From the records below, copy out exactly the lines from the one containing "constant | 2 |" to the one containing "4-bit nonzero test | 1 |", both included. Add nothing else.

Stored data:
=-=-=-=-=

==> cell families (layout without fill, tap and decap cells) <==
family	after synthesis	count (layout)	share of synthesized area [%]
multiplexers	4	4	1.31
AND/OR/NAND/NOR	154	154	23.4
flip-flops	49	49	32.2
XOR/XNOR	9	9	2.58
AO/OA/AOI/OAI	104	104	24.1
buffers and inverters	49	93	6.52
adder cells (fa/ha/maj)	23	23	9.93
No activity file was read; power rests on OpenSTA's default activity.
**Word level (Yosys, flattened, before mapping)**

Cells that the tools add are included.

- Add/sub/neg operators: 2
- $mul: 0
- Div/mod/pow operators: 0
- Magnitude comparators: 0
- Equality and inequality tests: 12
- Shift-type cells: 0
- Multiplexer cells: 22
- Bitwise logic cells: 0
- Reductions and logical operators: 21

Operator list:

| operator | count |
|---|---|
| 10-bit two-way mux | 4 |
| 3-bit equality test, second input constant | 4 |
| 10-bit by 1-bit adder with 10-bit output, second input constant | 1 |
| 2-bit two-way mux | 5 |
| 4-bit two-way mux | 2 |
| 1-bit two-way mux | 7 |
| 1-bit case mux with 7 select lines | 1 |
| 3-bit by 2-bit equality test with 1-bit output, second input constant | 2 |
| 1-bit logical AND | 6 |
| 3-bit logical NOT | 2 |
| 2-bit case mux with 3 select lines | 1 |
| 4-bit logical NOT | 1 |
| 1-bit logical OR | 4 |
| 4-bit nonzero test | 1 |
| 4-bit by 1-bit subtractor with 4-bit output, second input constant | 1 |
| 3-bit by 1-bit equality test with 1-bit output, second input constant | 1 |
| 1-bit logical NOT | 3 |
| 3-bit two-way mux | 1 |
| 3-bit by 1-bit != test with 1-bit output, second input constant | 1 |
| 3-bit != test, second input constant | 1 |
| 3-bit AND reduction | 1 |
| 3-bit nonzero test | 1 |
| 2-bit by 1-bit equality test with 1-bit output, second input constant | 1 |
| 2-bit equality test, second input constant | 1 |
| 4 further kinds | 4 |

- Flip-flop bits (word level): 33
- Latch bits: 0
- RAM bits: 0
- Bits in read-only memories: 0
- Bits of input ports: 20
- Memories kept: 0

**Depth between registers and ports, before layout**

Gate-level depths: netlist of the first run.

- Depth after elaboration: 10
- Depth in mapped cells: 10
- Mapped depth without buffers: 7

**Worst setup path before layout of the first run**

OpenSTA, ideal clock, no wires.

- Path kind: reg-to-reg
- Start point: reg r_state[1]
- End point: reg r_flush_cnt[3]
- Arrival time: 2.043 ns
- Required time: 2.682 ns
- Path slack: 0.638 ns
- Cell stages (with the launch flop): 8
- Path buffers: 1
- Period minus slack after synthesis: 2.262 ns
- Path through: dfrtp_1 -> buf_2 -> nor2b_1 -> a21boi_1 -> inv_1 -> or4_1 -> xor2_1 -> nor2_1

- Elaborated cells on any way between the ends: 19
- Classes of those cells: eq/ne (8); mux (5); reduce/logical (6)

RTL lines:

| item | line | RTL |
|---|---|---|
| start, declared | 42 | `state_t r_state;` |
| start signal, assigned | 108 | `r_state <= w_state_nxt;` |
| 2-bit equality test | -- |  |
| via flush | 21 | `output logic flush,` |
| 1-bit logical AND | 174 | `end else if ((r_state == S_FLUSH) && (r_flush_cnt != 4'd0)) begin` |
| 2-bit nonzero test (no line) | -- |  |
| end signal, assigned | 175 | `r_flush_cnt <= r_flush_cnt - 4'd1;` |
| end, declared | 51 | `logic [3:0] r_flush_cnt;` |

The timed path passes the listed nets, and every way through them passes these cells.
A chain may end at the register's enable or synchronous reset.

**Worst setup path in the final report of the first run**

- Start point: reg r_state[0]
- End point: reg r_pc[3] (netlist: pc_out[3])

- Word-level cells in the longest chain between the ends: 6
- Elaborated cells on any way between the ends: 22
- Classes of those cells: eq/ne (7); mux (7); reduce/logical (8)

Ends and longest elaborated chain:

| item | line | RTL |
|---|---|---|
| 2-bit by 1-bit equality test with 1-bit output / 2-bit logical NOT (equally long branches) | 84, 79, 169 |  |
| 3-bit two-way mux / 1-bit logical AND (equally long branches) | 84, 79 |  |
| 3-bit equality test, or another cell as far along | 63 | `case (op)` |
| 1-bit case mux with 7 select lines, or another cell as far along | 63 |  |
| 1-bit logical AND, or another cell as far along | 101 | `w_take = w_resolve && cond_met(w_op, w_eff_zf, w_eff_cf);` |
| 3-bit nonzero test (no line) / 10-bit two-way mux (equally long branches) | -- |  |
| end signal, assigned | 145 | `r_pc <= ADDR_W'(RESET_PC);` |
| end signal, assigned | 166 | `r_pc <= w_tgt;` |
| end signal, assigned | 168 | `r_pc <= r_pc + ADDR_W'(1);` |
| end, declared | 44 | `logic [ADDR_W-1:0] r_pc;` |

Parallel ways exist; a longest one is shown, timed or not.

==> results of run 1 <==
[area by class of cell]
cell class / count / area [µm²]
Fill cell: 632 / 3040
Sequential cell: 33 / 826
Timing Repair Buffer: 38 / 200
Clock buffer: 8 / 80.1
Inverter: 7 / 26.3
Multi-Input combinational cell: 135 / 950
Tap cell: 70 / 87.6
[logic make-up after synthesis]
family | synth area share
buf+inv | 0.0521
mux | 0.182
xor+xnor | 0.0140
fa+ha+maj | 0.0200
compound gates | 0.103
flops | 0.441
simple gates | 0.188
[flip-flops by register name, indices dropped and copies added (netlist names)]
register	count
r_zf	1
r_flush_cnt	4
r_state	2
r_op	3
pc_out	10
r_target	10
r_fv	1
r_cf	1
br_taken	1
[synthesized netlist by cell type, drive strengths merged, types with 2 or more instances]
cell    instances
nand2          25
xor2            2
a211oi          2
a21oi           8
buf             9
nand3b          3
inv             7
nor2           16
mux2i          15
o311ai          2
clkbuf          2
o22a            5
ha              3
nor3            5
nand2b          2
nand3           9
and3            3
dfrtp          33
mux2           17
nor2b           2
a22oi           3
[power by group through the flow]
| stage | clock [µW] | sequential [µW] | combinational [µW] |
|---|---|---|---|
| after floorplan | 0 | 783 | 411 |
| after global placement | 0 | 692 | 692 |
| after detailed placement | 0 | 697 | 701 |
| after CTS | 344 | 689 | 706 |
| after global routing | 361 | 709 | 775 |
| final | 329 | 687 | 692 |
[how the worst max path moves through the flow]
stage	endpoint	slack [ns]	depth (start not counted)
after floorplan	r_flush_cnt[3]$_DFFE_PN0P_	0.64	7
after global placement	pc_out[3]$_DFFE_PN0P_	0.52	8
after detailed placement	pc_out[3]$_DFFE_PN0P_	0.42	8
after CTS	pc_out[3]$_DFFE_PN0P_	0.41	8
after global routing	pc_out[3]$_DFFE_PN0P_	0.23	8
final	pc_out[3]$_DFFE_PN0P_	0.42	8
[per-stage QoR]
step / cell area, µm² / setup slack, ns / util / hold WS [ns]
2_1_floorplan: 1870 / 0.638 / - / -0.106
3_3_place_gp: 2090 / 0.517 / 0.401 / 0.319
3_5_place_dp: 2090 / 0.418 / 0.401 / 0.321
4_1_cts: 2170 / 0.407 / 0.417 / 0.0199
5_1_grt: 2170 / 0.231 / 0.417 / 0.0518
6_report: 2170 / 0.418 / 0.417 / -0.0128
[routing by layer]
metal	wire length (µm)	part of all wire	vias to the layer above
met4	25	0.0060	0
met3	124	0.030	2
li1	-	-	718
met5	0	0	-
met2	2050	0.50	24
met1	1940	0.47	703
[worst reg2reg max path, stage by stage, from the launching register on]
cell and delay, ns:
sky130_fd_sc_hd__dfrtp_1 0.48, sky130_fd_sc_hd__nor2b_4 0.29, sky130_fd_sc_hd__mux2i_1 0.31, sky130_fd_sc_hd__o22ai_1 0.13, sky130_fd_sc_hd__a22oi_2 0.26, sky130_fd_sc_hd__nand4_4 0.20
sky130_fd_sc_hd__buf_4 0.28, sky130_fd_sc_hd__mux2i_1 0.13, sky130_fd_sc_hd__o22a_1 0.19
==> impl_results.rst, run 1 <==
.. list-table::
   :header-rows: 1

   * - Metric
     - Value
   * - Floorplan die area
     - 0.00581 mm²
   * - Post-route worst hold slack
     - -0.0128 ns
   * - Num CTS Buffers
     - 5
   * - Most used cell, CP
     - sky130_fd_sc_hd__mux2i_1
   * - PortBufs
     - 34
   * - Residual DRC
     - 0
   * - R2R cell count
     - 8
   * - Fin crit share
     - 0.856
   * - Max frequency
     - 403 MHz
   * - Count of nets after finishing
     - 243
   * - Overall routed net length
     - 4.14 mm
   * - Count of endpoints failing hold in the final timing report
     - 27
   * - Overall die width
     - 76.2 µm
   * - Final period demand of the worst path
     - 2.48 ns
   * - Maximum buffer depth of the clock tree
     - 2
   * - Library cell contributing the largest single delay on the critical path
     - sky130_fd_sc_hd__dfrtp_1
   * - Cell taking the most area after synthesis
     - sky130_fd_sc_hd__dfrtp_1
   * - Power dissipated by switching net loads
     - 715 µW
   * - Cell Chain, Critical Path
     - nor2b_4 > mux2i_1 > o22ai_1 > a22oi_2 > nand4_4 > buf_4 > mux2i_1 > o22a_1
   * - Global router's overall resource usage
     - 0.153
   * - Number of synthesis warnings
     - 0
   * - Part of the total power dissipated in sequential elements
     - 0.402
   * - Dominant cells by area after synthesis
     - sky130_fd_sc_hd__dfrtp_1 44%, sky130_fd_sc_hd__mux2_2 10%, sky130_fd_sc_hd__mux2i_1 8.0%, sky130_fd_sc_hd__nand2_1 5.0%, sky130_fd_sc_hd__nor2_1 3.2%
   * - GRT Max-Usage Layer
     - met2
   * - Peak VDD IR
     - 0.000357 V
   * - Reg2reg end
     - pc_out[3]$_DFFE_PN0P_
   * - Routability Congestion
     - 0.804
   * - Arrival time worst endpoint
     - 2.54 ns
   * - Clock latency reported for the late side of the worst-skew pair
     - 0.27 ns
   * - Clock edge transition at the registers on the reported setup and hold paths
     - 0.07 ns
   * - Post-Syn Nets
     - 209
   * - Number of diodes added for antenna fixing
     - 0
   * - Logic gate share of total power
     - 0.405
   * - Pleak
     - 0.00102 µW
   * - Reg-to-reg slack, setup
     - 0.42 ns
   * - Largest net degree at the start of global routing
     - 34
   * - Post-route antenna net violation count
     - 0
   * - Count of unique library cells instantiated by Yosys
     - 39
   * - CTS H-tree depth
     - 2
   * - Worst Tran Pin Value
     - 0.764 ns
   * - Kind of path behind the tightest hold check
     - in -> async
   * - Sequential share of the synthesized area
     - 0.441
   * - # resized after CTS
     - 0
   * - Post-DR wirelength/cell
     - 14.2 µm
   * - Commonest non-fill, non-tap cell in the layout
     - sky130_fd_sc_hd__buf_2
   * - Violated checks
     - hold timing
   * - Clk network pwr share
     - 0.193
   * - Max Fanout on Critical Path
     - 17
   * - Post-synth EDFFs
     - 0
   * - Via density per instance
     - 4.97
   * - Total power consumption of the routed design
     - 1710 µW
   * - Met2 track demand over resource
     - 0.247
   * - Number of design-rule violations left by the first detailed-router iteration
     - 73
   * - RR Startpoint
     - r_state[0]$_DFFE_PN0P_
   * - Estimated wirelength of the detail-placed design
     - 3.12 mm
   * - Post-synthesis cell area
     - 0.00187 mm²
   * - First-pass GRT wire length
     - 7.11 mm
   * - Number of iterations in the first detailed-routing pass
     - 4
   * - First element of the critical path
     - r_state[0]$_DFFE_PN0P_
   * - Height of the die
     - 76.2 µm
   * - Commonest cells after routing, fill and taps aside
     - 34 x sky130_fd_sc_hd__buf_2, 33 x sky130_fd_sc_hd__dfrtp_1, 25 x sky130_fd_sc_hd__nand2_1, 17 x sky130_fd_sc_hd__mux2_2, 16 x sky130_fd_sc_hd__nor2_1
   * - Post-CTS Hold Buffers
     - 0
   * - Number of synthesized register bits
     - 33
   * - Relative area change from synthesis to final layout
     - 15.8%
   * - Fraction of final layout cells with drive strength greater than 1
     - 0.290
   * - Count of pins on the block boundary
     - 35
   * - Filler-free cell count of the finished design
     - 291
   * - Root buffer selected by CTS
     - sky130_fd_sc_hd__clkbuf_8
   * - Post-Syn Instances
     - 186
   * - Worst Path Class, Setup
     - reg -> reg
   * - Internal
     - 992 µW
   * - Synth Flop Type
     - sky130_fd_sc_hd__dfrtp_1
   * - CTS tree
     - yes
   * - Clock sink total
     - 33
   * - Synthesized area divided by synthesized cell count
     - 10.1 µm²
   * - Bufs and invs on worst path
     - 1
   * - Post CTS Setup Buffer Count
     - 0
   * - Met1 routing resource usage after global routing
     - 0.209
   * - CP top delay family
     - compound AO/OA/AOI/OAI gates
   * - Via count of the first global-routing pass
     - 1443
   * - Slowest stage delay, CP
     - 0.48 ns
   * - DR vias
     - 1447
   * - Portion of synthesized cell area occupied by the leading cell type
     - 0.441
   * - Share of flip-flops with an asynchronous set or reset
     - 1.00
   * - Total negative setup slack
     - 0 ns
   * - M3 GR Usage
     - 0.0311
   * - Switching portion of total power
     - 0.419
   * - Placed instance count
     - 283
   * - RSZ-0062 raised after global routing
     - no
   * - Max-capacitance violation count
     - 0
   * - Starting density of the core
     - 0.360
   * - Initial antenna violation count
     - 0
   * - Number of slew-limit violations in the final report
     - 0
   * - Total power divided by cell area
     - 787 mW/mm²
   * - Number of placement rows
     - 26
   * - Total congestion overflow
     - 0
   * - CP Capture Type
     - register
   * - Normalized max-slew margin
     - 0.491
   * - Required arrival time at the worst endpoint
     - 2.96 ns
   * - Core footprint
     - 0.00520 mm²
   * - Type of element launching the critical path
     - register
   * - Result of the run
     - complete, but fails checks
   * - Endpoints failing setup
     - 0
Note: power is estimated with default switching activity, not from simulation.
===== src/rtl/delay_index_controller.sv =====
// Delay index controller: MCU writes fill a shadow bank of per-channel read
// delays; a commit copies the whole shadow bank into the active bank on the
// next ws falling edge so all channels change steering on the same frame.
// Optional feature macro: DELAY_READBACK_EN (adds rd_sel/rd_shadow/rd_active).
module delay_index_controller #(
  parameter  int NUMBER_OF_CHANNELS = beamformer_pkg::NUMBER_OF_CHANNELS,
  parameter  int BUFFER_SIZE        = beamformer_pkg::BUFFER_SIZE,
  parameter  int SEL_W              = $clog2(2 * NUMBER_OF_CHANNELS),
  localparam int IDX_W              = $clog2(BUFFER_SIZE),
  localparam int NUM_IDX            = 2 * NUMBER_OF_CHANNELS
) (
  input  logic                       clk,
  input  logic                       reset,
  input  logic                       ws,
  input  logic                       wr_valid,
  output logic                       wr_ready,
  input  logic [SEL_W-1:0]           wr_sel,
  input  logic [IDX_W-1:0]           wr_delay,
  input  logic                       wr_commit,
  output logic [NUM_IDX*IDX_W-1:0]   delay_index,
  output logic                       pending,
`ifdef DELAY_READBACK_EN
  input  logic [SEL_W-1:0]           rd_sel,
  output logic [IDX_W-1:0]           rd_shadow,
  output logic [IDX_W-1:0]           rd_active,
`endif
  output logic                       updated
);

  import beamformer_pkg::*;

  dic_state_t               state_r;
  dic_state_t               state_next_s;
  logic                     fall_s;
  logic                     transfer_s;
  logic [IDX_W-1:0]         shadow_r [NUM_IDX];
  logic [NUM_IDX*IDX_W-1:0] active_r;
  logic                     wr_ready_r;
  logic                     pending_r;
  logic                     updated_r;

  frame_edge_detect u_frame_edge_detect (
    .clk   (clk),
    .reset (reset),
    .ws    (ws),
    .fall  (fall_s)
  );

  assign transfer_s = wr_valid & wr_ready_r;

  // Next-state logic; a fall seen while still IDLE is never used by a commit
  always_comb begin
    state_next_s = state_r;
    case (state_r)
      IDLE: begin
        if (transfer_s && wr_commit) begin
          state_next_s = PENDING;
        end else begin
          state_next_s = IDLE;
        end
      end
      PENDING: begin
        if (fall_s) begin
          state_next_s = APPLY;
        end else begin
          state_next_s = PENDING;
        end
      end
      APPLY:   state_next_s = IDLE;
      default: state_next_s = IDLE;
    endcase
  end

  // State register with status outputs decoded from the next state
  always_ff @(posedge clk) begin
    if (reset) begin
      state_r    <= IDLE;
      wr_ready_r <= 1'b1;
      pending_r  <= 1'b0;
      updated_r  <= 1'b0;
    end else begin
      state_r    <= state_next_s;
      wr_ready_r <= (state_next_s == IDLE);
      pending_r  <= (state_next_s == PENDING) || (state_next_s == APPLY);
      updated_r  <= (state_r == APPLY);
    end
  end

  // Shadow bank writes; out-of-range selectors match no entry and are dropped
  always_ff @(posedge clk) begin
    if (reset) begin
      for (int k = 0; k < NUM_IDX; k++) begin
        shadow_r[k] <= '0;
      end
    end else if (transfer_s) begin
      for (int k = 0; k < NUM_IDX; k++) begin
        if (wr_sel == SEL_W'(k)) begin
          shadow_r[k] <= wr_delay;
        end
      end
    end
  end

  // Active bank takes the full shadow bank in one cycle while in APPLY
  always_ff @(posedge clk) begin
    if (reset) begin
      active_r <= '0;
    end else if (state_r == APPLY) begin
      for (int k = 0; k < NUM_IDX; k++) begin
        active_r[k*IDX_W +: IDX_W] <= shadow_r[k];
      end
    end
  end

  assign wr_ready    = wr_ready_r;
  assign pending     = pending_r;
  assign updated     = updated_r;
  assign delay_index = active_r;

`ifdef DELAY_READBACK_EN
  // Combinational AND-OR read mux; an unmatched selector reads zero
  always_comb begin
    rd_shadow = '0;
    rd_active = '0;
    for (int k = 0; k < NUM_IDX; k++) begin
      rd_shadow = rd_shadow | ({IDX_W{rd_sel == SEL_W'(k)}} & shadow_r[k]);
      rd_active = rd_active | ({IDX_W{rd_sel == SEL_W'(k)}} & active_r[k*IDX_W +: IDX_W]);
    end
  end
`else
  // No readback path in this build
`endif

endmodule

=-=-=-=-=

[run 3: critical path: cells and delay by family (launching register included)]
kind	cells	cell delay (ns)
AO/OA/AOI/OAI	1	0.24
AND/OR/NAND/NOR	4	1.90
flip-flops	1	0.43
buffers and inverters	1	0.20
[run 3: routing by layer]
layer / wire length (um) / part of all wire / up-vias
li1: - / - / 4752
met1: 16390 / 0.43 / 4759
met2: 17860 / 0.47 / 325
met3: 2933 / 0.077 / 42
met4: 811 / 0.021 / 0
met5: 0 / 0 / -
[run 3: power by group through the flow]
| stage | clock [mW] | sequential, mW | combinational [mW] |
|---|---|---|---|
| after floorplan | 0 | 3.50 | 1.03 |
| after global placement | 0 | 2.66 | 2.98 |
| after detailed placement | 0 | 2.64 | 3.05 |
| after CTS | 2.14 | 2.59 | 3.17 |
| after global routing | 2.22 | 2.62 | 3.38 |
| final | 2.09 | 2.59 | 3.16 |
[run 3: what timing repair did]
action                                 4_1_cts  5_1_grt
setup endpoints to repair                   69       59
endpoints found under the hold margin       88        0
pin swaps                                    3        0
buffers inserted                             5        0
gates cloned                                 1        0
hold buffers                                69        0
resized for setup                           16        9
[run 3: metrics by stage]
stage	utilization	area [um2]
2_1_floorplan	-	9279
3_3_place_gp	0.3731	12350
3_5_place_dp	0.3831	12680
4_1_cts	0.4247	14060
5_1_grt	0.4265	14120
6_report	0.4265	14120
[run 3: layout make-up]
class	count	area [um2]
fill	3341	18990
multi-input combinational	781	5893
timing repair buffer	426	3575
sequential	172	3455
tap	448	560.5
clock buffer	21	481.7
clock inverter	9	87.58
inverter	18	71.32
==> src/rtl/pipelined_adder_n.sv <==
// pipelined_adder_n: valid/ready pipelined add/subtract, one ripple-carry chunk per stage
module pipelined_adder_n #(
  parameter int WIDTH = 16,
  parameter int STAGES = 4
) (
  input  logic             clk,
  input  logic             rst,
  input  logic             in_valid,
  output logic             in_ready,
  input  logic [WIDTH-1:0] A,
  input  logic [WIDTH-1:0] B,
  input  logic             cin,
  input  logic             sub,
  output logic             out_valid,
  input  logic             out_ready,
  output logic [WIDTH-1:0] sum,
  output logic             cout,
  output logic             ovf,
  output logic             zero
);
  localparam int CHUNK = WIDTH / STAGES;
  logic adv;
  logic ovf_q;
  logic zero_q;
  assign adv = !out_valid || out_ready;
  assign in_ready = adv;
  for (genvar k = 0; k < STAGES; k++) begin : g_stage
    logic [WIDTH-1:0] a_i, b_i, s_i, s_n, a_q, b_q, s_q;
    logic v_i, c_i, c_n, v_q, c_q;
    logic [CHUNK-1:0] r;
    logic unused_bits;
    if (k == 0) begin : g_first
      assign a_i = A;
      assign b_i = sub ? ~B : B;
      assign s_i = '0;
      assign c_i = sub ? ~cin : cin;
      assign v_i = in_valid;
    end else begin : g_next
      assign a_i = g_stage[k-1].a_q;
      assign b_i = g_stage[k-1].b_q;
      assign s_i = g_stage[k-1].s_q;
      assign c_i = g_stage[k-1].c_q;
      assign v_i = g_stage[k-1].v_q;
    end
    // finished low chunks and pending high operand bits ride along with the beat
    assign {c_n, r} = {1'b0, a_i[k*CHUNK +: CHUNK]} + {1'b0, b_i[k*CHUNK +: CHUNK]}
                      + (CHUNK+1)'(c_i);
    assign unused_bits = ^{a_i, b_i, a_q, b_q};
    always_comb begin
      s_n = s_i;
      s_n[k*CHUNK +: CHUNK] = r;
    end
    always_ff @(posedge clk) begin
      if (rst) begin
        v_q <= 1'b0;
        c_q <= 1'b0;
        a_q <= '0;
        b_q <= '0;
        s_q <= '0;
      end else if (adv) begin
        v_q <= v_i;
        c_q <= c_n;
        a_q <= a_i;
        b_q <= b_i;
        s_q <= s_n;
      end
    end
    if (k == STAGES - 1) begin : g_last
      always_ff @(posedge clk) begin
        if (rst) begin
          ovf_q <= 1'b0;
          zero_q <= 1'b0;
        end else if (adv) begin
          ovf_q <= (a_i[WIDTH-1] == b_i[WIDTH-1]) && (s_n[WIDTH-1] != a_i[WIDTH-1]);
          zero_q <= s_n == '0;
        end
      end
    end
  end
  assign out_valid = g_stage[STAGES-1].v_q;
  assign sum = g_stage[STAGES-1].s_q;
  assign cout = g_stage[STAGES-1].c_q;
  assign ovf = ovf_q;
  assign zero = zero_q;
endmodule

=-=-=-=-=

◆ **OUTPUT FOR THIS TASK**:
| 3-bit by 2-bit equality test with 1-bit output, second input constant | 2 |
| 1-bit logical AND | 6 |
| 3-bit logical NOT | 2 |
| 2-bit case mux with 3 select lines | 1 |
| 4-bit logical NOT | 1 |
| 1-bit logical OR | 4 |
| 4-bit nonzero test | 1 |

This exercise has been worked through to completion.